WHAT NEEDS TO BE DONE: When you reach the line containing "set_output_delay 0.2405 -clock" in the data below, begin returning lines exactly as written, and stop once the line containing "set_load 0.02 [all_outputs]" has been returned.

(Stored data entries)

--- START ---

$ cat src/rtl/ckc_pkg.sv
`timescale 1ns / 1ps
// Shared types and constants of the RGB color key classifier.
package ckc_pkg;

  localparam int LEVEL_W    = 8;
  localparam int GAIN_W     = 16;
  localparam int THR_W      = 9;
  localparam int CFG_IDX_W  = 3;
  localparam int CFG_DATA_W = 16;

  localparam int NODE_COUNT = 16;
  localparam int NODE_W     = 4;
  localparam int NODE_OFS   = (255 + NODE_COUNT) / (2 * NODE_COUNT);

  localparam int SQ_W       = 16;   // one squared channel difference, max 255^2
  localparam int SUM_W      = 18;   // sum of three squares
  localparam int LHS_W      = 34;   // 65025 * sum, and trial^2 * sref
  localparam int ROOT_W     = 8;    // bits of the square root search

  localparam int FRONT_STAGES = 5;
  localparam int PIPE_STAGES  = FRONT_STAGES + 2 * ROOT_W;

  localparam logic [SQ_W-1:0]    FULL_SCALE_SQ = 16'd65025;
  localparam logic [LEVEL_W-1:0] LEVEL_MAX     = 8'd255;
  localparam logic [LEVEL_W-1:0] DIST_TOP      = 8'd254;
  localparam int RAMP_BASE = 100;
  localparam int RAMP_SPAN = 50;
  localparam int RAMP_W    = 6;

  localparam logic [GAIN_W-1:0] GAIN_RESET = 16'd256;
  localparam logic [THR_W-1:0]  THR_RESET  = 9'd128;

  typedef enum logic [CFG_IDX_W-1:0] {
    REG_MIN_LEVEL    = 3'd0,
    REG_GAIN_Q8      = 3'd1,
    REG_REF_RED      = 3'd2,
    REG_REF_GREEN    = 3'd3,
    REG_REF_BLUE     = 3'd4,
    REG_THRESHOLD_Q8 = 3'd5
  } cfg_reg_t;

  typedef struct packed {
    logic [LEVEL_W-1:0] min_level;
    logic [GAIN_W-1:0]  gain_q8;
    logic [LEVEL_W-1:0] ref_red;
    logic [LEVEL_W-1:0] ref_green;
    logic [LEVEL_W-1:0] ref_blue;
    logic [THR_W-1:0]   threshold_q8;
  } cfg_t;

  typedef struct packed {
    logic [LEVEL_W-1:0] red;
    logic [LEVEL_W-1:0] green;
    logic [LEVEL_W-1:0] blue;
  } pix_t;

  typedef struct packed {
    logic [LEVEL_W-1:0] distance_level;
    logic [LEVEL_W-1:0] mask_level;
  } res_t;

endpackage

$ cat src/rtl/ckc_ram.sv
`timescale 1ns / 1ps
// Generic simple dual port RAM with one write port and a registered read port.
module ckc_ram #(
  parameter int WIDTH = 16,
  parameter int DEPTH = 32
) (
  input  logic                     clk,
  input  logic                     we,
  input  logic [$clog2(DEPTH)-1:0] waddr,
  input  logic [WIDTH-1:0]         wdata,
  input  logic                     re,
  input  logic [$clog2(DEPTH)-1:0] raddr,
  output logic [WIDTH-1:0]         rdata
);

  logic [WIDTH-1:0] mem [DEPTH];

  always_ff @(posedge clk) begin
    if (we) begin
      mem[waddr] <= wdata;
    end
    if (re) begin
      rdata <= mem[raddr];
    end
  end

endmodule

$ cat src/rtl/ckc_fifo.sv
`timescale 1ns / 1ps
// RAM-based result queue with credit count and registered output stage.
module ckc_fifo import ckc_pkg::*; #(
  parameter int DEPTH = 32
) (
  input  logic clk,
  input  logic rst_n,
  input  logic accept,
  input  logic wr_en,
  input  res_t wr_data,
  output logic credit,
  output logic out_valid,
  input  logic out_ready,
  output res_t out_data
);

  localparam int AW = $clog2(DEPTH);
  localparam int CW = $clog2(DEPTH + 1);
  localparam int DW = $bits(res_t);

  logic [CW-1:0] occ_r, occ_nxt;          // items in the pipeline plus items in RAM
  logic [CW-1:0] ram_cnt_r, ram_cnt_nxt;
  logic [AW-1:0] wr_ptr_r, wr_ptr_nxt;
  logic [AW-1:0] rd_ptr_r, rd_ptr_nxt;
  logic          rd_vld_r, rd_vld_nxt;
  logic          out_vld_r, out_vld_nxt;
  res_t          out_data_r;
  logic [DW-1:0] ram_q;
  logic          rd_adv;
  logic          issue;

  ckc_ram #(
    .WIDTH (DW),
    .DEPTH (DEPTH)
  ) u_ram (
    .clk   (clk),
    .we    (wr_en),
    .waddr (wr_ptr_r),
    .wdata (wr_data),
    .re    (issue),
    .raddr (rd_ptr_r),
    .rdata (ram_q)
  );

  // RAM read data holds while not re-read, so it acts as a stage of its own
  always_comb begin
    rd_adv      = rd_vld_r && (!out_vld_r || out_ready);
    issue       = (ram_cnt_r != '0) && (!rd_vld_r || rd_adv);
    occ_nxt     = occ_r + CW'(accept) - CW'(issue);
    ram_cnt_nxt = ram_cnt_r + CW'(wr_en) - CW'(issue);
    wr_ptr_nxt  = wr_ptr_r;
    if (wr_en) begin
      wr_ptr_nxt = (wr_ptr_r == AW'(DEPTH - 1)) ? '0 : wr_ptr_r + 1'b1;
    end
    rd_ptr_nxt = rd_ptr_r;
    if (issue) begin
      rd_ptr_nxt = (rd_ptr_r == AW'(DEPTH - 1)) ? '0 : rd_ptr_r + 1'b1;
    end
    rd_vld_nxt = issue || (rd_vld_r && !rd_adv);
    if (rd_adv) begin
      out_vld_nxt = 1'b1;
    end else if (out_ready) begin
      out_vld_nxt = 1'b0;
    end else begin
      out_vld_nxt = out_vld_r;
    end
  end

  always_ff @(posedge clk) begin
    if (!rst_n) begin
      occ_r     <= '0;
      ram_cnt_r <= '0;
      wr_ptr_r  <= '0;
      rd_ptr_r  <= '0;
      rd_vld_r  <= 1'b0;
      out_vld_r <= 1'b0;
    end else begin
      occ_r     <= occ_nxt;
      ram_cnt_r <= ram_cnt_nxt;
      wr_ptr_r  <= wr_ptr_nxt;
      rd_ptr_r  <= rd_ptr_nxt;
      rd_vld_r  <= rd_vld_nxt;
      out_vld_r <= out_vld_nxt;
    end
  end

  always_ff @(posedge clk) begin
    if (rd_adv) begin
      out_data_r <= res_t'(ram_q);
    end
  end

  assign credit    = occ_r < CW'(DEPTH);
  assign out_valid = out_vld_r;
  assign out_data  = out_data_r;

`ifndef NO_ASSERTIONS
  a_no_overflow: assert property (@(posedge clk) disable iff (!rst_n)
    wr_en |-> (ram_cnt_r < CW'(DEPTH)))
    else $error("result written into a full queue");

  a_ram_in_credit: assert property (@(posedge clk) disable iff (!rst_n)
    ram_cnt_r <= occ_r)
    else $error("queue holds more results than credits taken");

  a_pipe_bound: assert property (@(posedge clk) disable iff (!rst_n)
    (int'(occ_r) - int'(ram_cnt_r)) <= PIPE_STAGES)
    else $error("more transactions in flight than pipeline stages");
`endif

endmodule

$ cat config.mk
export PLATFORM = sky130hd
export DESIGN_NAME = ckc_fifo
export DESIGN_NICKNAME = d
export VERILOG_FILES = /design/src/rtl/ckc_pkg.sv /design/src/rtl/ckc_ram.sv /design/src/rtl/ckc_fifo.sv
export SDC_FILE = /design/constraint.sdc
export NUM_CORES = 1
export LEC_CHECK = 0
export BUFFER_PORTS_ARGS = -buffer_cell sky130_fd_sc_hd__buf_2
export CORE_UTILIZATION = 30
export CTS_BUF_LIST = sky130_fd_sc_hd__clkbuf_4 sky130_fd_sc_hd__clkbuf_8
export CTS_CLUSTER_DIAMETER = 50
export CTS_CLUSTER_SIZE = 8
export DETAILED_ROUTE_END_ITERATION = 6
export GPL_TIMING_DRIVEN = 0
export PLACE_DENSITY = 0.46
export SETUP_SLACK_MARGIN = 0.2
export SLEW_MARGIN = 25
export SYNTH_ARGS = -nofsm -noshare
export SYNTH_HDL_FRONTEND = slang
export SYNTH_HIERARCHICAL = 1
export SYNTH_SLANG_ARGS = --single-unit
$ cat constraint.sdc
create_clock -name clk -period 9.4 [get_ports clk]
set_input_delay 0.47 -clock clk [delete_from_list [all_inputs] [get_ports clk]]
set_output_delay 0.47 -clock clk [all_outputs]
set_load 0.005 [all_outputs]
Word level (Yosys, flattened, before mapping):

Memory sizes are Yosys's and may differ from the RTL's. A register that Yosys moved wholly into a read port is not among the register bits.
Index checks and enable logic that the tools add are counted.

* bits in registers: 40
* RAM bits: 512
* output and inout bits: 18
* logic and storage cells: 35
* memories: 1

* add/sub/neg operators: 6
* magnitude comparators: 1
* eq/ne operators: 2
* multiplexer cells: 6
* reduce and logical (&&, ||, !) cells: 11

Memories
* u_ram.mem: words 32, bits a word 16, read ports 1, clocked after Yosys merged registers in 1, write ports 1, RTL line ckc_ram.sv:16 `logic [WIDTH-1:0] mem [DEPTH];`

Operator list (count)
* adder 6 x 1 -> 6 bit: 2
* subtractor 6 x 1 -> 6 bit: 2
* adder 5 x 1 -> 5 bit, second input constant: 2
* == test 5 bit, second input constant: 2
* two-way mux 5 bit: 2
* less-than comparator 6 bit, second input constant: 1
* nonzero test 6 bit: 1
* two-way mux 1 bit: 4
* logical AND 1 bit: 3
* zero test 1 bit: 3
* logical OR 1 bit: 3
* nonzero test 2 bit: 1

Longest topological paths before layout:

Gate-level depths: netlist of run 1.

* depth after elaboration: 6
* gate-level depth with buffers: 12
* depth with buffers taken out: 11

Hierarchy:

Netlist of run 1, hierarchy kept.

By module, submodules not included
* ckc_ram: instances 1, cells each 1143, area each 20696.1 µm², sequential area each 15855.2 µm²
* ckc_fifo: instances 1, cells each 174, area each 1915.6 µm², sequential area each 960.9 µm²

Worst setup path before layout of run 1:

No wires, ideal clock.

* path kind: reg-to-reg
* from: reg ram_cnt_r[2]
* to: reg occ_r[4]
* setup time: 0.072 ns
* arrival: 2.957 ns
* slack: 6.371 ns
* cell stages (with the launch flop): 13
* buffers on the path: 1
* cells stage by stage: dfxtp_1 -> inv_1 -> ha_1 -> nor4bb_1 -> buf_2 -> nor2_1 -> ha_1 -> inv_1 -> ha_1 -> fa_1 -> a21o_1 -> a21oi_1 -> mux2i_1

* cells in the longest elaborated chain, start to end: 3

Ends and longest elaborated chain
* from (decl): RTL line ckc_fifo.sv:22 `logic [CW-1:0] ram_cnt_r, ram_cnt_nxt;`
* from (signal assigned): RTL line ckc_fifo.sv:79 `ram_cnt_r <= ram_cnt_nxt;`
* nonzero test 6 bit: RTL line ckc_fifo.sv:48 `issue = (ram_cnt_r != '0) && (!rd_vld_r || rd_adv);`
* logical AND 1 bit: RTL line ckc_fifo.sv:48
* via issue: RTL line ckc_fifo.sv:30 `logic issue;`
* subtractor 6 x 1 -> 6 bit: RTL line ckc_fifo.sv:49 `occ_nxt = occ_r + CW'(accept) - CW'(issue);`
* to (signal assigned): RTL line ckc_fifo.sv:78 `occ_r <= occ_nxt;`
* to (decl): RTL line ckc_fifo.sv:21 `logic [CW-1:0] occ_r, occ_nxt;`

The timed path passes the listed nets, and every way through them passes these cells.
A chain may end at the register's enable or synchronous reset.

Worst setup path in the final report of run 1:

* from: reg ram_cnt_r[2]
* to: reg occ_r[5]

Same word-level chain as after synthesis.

--- END ---
--- START ---

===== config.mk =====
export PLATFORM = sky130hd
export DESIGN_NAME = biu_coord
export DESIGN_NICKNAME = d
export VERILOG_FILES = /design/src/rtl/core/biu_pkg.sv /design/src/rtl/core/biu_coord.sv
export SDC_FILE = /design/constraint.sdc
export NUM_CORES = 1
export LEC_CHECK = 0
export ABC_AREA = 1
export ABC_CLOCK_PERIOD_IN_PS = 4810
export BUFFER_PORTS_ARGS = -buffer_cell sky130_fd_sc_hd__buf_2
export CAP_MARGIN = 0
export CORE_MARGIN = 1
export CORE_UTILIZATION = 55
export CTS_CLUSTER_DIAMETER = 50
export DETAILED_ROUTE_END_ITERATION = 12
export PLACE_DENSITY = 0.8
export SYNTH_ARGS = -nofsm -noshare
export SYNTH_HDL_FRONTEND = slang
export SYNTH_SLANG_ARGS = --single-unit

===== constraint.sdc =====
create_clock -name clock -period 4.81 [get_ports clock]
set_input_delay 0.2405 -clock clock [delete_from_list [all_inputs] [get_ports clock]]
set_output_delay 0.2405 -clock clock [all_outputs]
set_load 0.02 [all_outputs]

--- END ---

WRITTEN ANSWER:
set_output_delay 0.2405 -clock clock [all_outputs]
set_load 0.02 [all_outputs]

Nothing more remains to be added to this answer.